Thursday, August 5, 2010

August 4

I guess we must be getting on with life considering it's been three days since I posted.  A bunch of Mike's co-workers came over last night to stain our deck.  Some had been out on Monday to do the pressure washing and then brought reinforcements yesterday to do the actual staining.  The deck looks great and we are so grateful for the help.  Unfortunately, I may have appeared as less than that yesterday.  Over the last couple of days I've had a sore throat that has gotten progressively worse so I wasn't feeling too great yesterday.  Hopefully, Mike's co-workers don't think he has an antisocial wife or that I'm not grateful for everything they did - including provide food Monday and Wednesday!

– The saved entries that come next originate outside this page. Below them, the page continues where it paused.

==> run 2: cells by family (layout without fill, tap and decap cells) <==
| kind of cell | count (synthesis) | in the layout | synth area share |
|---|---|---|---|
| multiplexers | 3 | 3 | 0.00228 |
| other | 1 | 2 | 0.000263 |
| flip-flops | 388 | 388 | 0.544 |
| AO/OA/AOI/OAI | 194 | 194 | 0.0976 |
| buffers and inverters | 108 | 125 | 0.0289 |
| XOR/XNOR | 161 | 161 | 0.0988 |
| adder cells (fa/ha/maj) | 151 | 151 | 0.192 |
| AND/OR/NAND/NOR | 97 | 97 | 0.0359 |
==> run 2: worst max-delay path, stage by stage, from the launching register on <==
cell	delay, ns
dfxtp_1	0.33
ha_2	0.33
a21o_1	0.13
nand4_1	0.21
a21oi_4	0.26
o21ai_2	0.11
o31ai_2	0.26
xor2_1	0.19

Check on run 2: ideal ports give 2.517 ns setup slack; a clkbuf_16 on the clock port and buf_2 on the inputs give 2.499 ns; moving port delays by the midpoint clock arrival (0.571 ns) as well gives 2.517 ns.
Background: an optimization exercise with open tools, aiming at small area and a short achievable clock period. Do not read the settings as production practice. At most, simulation tests tie the RTL to the original design; equivalence was not proved. No functional check of the RTL was part of run 1.

==> flow/design.v (outline; a module is shown in full before it is edited, if it fits) <==
// module order_book_poc: 32 lines
// module hw_feature_engine: 2045 lines
// module fpga_inference_engine: 7 lines
// module fpga_trading_core: 57 lines
module fpga_trading_core (
    input  wire        clk,
    input  wire        rst_n,
    input  wire        market_data_valid,
    input  wire [31:0] market_data_price,
    input  wire [31:0] market_data_size,
    input  wire [1:0]  market_data_type,  
    output reg         send_order,
    output wire [31:0] best_bid_price,
    output wire [31:0] best_bid_size,
    output wire [31:0] best_ask_price,
    output wire [31:0] best_ask_size,
    output wire [15:0] book_imbalance_fixed,
    output wire [7:0]  trade_intensity,
    output wire        ai_prediction
);
  // ...
==> flow/flow/run.sh <==
#!/bin/bash
# The standard layout (bash standard.sh), with these settings passed to its make:
#  - the port buffers are buf_1 cells;
#  - clock tree: clkbuf_4 cells, sink clusters of up to 10 flip-flops, no dummy loads.
# The make output goes to standard_flow.log; each tool's log is under orfs/logs/.
set -euo pipefail
MARGIN=254
bash standard.sh \
  "BUFFER_PORTS_ARGS=-buffer_cell sky130_fd_sc_hd__buf_1" \
  SETUP_SLACK_MARGIN=$MARGIN \
  "CTS_ARGS=-sink_clustering_enable -repair_clock_nets -buf_list sky130_fd_sc_hd__clkbuf_4 -sink_clustering_size 10 -sink_clustering_max_diameter 40 -dont_use_dummy_load" \
  finish > standard_flow.log 2>&1
==> flow/standard.sh <==
#!/bin/bash
# synth_recipe.tcl (not shown) runs the flow's synth.tcl, then flattens the netlist and writes it again
# the make line also repeats each setting of config.mk as NAME=value (left out here)
make -C /OpenROAD-flow-scripts/flow DESIGN_CONFIG=/design/flow/config.mk WORK_HOME=/design/flow/orfs CLKGATE_MAP_FILE= SYNTH_SCRIPT=/design/flow/synth_recipe.tcl "${@:-finish}"
==> flow/config.mk <==
export PLATFORM = sky130hd
export DESIGN_NAME = fpga_trading_core
export DESIGN_NICKNAME = fpga_trading_core
export VERILOG_FILES = /design/flow/design.v
export SDC_FILE = /design/flow/constraint.sdc
export NUM_CORES = 4
export LEC_CHECK = 0
export CAP_MARGIN = 20
export CORE_MARGIN = 2
export CORE_UTILIZATION = 40
export SLEW_MARGIN = 20
export SYNTH_HIERARCHICAL = 1
==> flow/constraint.sdc <==
create_clock -name core_clock -period 320.0 [get_ports {clk}]
set_input_delay 64.0000 -clock core_clock [delete_from_list [all_inputs] [get_ports {clk}]]
set_output_delay 64.0000 -clock core_clock [all_outputs]
set_load 0.01 [all_outputs]
What follows belongs to an exercise in optimizing a design on an open flow for small area and a short achievable clock period; a production flow would make more cautious choices.
In this exercise RTL edits were held to simulation tests only and were not proved equivalent to the original.
Power figures rest on the tool's default switching activity, not on a simulated workload.

`flow/config.mk`:
```
export PLATFORM = sky130hd
export DESIGN_NAME = multiplier_logic
export DESIGN_NICKNAME = multiplier_logic
export VERILOG_FILES = /design/flow/design.v
export SDC_FILE = /design/flow/constraint.sdc
export NUM_CORES = 4
export LEC_CHECK = 0
export CAP_MARGIN = 20
export CORE_MARGIN = 2
export CORE_UTILIZATION = 40
export SLEW_MARGIN = 20
```
`flow/constraint.sdc`:
```
create_clock -name core_clock -period 4.5 [get_ports {clk}]
set_input_delay 0.9000 -clock core_clock [delete_from_list [all_inputs] [get_ports {clk}]]
set_output_delay 0.9000 -clock core_clock [all_outputs]
set_load 0.01 [all_outputs]
```
`flow/design.v`:
```
module multiplier_logic (
    input  wire        clk,
    input  wire        rst_n,
    input  wire [15:0] a,
    input  wire [15:0] b,
    output reg  [31:0] y
);
     reg[15:0] a_r1,a_r2,a_r3;
     reg[15:0] b_r1,b_r2,b_r3;
    wire [31:0] pp [0:15];
    assign pp[0] = b[0] ? (a << 0) : 32'd0;
    assign pp[1] = b[1] ? (a << 1) : 32'd0;
    assign pp[2] = b[2] ? (a << 2) : 32'd0;
    assign pp[3] = b[3] ? (a << 3) : 32'd0;
    assign pp[4] = b[4] ? (a << 4) : 32'd0;
    assign pp[5] = b[5] ? (a << 5) : 32'd0;
    assign pp[6] = b[6] ? (a << 6) : 32'd0;
    assign pp[7] = b[7] ? (a << 7) : 32'd0;
	 assign pp[8] = b[8] ? (a << 8) : 32'd0;
    assign pp[9] = b[9] ? (a << 9) : 32'd0;
    assign pp[10] = b[10] ? (a << 10) : 32'd0;
    assign pp[11] = b[11] ? (a << 11) : 32'd0;
    assign pp[12] = b[12] ? (a << 12) : 32'd0;
	 assign pp[13] = b[13] ? (a << 13) : 32'd0;
    assign pp[14] = b[14] ? (a << 14) : 32'd0;
    assign pp[15] = b[15] ? (a << 15) : 32'd0;
	 reg [31:0] s1_0, s1_1, s1_2, s1_3, s1_4, s1_5, s1_6, s1_7;
    reg [31:0] s2_0, s2_1, s2_2, s2_3;
    reg [31:0] s3_0, s3_1;
    reg [31:0] s4;
    always @(posedge clk) begin
        if (!rst_n) begin
		  a_r1 <= 32'd0;a_r2 <= 32'd0;a_r3<= 32'd0;
		  b_r1 <= 32'd0;b_r2 <= 32'd0;b_r3<= 32'd0;
		      s1_0 <= 32'd0;
				s1_1 <= 32'd0;
				s1_2 <= 32'd0;
				s1_3 <= 32'd0;
				s1_4 <= 32'd0;
				s1_5 <= 32'd0;
				s1_6 <= 32'd0;
				s1_7 <= 32'd0;
				s2_0 <= 32'd0;
				s2_1 <= 32'd0;
				s2_2 <= 32'd0;
				s2_3 <= 32'd0;
				s3_0 <= 32'd0;
				s3_1 <= 32'd0;
            y  <= 32'd0;
            s4 <= 32'd0;
        end else begin
		     a_r1<=a;
           a_r2<=a_r1; 
           a_r3<=a_r2; 
			  b_r1<=b;
			  b_r2<=b_r1;
			  b_r3<=b_r2;
            s1_0 <= pp[0] + pp[1];
            s1_1 <= pp[2] + pp[3];
            s1_2 <= pp[4] + pp[5];
            s1_3 <= pp[6] + pp[7];
            s1_4 <= pp[8] + pp[9];
            s1_5 <= pp[10] + pp[11];
            s1_6 <= pp[12] + pp[13];
            s1_7 <= pp[14] + pp[15];
            s2_0 <= s1_0 + s1_1;
            s2_1 <= s1_2 + s1_3;
            s2_2 <= s1_4 + s1_5;
            s2_3 <= s1_6 + s1_7;
				s3_0  <= s2_0 + s2_1;
				s3_1  <= s2_2 + s2_3;
				s4    <= s3_0 + s3_1; 
            y  <= s4;
        end
    end
endmodule
```
`flow/run.sh`:
```
#!/bin/bash
# synth_recipe.tcl (not shown) runs the flow's synth.tcl, then flattens the netlist and writes it again
# the make line also repeats each setting of config.mk as NAME=value (left out here)
make -C /OpenROAD-flow-scripts/flow DESIGN_CONFIG=/design/flow/config.mk WORK_HOME=/design/flow/orfs CLKGATE_MAP_FILE= SYNTH_SCRIPT=/design/flow/synth_recipe.tcl finish
```
==> notes.md <==
[sequential cells by signal, indices dropped and copies added, names as in the netlist]
register,count
s2_2,21
s1_2,18
s1_7,18
s3_1,24
s2_3,20
s1_1,18
s1_4,18
s1_5,18
s1_6,18
s2_1,21
s4,32
s2_0,21
y,32
s3_0,26
s1_0,18
s1_3,18
[worst paths after layout]
check / slack [ps] / endpoint / from / cells past startpoint
max: 780 / s1_3[21] / a[0] / 12
min: 430 / y[25] / s4[25] / 1
max reg2reg: 1930 / s3_0[23] / s2_0[7] / 8
min reg2reg: 430 / y[25] / s4[25] / 1
[final cells by class]
cell class                 instances  area share
inverter                          70     0.01120
tap                              688     0.03600
clock inverter                    14    0.008111
clock buffer                      56     0.04898
timing repair buffer             105     0.04019
multi-input combinational       1988      0.5699
antenna                            1   0.0001047
sequential                       341      0.2855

I don't know if stress has finally caught up to me, if it's allergies, sinus infection or just a plain old cold, but I feel rather miserable.  Actually, bad enough to see the doctor this afternoon.  The biggest reason I don't want to just wait it out is that our vacation starts on Saturday.  The last thing I want is to be sick during vacation. 

In the meantime I have the typical packing, laundry, list making routine that happens before any vacation.  It's nice to just feel normal. 

Mike doesn't want to be seen as "the guy with cancer".  Besides, it's gone at this point.  I don't want to be seen as the woman married to the guy with cancer.  We aren't unaware that things can change, but for now we can try to live our lives like we did B.C. (before cancer), but with a little more patience and understanding that comes from going through such a life changing event.

Monday, August 2, 2010

Just another ordinary day

Mike went to work today.  This is the first time he will be at work for a full day in five weeks.  While he probably won't be able to do the actual job he was originally hired for, just because it's mostly physical, I think he needed to get back to work.  Actually, I think we all needed for him to go back to work.  I don't mean to say that I haven't been happy having him at home.  I have.  I love getting to see him in the middle of the day or spending family time together on a Tuesday just because we can.  But, I also know he needs to be active.  That's just who he is.  Hanging around doing a lot of nothing sounds like a great idea until you are actually forced to do it.
Mike will only work two days this week and then the following week we will take the family vacation we weren't sure was even going to happen.  After that will be the next doctor appointments and then who knows.  At this point, it doesn't actually matter what is going to happen three weeks from now.  It took me awhile to get to this point, but I think I'm finally here.  Live in the moment, it is what it is, blah blah blah :o)

We will have two more dinners delivered to us this week and then we have asked that they be stopped.  I have to say I will miss not having to worry about what to make for dinner.  It has never been one of my skills, considering I have difficulty making a meatloaf that doesn't have a consistency of either a loaf of bread or soup.  Not having to think about dinner the last few weeks definitely lowered my stress level (thank you again to everyone that kept us fed), but I also know we need to be more self-sufficient again if we're going to move on.  I guess next on that list is mowing the lawn...maybe after vacation.